RECORDS TO USE:
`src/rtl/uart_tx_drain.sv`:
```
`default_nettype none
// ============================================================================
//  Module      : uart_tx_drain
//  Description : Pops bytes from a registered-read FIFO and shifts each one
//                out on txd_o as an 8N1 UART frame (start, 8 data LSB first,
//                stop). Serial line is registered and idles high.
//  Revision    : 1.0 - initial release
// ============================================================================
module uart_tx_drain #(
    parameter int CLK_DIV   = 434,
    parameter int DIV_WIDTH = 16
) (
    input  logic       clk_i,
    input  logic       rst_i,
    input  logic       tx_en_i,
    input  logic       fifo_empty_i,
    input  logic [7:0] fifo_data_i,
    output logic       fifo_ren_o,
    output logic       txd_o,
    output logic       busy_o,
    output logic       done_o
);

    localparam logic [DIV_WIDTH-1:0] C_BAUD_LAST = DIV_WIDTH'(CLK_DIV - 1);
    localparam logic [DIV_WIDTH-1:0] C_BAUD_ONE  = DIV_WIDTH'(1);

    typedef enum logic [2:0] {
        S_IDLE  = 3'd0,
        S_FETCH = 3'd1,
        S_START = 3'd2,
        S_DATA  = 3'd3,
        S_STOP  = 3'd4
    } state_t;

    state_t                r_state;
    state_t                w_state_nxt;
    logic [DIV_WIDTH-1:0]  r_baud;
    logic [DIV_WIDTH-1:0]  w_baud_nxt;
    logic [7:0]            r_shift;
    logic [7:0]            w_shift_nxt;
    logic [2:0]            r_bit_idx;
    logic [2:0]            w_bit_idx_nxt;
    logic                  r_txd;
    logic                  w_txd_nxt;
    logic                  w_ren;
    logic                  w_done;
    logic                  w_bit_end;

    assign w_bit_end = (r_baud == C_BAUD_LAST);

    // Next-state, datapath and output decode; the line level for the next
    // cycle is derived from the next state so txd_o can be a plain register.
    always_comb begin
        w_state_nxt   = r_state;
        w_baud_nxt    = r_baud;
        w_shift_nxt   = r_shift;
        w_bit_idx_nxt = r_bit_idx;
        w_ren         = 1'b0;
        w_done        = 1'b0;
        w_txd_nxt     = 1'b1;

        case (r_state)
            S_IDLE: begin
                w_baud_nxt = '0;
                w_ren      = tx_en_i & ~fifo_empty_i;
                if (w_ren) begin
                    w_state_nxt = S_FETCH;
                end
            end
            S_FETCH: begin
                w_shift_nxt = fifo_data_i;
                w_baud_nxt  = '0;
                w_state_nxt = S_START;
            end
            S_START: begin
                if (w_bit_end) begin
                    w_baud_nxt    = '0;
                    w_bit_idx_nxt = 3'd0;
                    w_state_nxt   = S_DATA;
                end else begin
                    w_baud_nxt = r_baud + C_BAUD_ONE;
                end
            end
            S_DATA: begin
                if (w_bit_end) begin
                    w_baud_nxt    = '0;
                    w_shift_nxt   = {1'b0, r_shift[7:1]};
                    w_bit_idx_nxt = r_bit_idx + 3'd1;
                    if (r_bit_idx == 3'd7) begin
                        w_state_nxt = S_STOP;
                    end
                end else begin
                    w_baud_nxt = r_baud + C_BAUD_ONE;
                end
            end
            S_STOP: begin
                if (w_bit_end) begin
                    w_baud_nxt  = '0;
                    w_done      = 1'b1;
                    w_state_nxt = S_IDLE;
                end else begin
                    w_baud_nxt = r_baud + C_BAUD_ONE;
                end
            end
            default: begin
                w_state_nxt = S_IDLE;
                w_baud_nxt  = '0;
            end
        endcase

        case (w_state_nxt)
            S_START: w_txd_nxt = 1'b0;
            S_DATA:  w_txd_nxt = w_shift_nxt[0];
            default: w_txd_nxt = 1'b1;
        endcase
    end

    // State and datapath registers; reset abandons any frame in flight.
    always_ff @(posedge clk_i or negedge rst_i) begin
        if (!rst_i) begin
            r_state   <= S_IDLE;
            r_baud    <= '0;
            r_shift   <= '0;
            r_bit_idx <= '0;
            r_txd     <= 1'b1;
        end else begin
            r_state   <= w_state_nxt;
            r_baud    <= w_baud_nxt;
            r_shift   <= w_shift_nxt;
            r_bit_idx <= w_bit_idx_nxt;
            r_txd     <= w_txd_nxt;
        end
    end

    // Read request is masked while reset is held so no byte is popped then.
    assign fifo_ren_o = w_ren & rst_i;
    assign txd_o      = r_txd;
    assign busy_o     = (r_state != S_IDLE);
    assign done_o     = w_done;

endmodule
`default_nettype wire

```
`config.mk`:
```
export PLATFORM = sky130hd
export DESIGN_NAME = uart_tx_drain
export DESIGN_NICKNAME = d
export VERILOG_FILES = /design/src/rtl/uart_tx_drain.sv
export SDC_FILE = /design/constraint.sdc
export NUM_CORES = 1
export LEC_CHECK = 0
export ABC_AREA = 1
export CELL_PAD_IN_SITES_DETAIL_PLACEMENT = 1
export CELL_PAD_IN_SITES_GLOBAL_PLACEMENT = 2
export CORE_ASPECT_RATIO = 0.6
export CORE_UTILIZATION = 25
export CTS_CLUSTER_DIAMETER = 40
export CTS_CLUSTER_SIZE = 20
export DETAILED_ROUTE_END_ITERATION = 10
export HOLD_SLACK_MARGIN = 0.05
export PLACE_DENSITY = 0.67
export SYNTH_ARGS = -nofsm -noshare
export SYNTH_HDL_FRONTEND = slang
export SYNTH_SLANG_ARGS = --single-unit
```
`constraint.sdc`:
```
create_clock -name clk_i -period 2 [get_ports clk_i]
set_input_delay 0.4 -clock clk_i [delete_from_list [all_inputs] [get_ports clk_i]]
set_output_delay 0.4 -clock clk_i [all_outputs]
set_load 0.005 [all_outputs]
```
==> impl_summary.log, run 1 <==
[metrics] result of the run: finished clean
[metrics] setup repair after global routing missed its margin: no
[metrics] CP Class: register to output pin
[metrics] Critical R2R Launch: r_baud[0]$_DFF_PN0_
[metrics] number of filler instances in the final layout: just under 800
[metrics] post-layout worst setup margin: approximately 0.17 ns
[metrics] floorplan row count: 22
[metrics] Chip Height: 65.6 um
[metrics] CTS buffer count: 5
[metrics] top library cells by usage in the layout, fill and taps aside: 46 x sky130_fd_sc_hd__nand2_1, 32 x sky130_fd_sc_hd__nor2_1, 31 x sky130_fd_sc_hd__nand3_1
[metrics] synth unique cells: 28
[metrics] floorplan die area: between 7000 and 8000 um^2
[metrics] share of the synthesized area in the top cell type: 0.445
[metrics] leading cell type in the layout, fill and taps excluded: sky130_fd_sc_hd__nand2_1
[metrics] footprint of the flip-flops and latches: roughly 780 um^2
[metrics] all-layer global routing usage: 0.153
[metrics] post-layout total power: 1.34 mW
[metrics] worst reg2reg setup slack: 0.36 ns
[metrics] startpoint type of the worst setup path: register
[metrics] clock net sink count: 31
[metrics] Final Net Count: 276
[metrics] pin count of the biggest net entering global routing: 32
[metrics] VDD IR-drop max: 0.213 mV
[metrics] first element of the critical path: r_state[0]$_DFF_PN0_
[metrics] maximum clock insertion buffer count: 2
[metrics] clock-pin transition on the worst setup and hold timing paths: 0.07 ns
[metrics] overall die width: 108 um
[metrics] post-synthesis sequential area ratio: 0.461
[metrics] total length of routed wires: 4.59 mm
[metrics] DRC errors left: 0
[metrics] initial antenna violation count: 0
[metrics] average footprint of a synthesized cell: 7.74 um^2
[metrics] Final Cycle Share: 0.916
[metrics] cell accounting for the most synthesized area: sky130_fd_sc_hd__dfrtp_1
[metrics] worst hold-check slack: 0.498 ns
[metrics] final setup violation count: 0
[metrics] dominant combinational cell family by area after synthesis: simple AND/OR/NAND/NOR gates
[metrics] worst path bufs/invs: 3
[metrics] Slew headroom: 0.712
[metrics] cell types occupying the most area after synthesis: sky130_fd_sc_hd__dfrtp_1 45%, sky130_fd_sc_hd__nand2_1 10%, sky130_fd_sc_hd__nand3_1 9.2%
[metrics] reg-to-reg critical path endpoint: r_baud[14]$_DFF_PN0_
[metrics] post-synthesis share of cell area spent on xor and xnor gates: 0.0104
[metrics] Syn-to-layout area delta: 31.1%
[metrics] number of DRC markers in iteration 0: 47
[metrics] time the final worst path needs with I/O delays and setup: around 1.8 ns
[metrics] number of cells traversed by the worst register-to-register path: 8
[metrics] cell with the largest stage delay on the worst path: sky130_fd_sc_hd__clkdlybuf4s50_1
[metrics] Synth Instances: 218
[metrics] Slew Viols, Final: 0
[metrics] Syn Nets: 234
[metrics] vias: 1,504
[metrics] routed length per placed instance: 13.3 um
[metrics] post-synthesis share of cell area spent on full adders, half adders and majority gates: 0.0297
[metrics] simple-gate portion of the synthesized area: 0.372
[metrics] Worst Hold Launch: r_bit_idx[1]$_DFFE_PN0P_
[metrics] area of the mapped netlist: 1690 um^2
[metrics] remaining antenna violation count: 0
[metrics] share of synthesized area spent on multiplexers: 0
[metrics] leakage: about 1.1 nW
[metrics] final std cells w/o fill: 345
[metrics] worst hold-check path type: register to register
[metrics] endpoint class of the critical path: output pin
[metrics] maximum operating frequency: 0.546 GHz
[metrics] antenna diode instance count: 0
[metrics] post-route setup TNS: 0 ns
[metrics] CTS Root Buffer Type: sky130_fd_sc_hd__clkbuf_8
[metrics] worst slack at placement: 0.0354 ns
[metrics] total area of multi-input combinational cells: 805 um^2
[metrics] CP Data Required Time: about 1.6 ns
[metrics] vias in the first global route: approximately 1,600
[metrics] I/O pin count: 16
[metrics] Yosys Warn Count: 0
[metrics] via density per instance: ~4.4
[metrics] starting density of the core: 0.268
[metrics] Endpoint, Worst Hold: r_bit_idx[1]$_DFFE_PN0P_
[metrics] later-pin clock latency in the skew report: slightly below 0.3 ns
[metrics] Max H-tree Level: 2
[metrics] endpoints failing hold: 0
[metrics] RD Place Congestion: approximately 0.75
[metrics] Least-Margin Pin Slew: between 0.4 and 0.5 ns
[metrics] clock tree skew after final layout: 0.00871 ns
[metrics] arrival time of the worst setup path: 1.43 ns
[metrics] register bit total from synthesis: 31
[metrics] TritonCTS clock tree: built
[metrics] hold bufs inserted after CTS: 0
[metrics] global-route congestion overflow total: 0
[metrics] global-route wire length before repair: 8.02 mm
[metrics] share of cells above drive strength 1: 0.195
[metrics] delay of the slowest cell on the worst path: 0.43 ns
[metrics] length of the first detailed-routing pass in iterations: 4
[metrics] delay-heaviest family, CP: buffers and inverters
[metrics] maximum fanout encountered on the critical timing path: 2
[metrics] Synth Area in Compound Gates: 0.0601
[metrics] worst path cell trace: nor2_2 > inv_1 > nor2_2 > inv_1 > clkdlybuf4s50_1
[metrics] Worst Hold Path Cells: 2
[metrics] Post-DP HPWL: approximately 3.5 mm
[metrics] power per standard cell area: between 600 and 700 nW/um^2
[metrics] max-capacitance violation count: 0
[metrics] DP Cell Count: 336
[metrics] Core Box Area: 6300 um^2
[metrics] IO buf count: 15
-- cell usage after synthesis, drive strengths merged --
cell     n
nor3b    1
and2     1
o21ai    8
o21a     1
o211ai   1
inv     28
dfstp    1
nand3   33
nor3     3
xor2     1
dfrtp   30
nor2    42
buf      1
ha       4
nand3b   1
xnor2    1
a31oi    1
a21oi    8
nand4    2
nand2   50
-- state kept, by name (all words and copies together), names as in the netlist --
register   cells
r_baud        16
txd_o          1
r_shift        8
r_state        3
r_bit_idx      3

EXERCISE BRIEF: Respond with an exact reproduction of the lines running from the one that contains "-- cell usage" through the end of the material.

SOLUTION:
-- cell usage after synthesis, drive strengths merged --
cell     n
nor3b    1
and2     1
o21ai    8
o21a     1
o211ai   1
inv     28
dfstp    1
nand3   33
nor3     3
xor2     1
dfrtp   30
nor2    42
buf      1
ha       4
nand3b   1
xnor2    1
a31oi    1
a21oi    8
nand4    2
nand2   50
-- state kept, by name (all words and copies together), names as in the netlist --
register   cells
r_baud        16
txd_o          1
r_shift        8
r_state        3
r_bit_idx      3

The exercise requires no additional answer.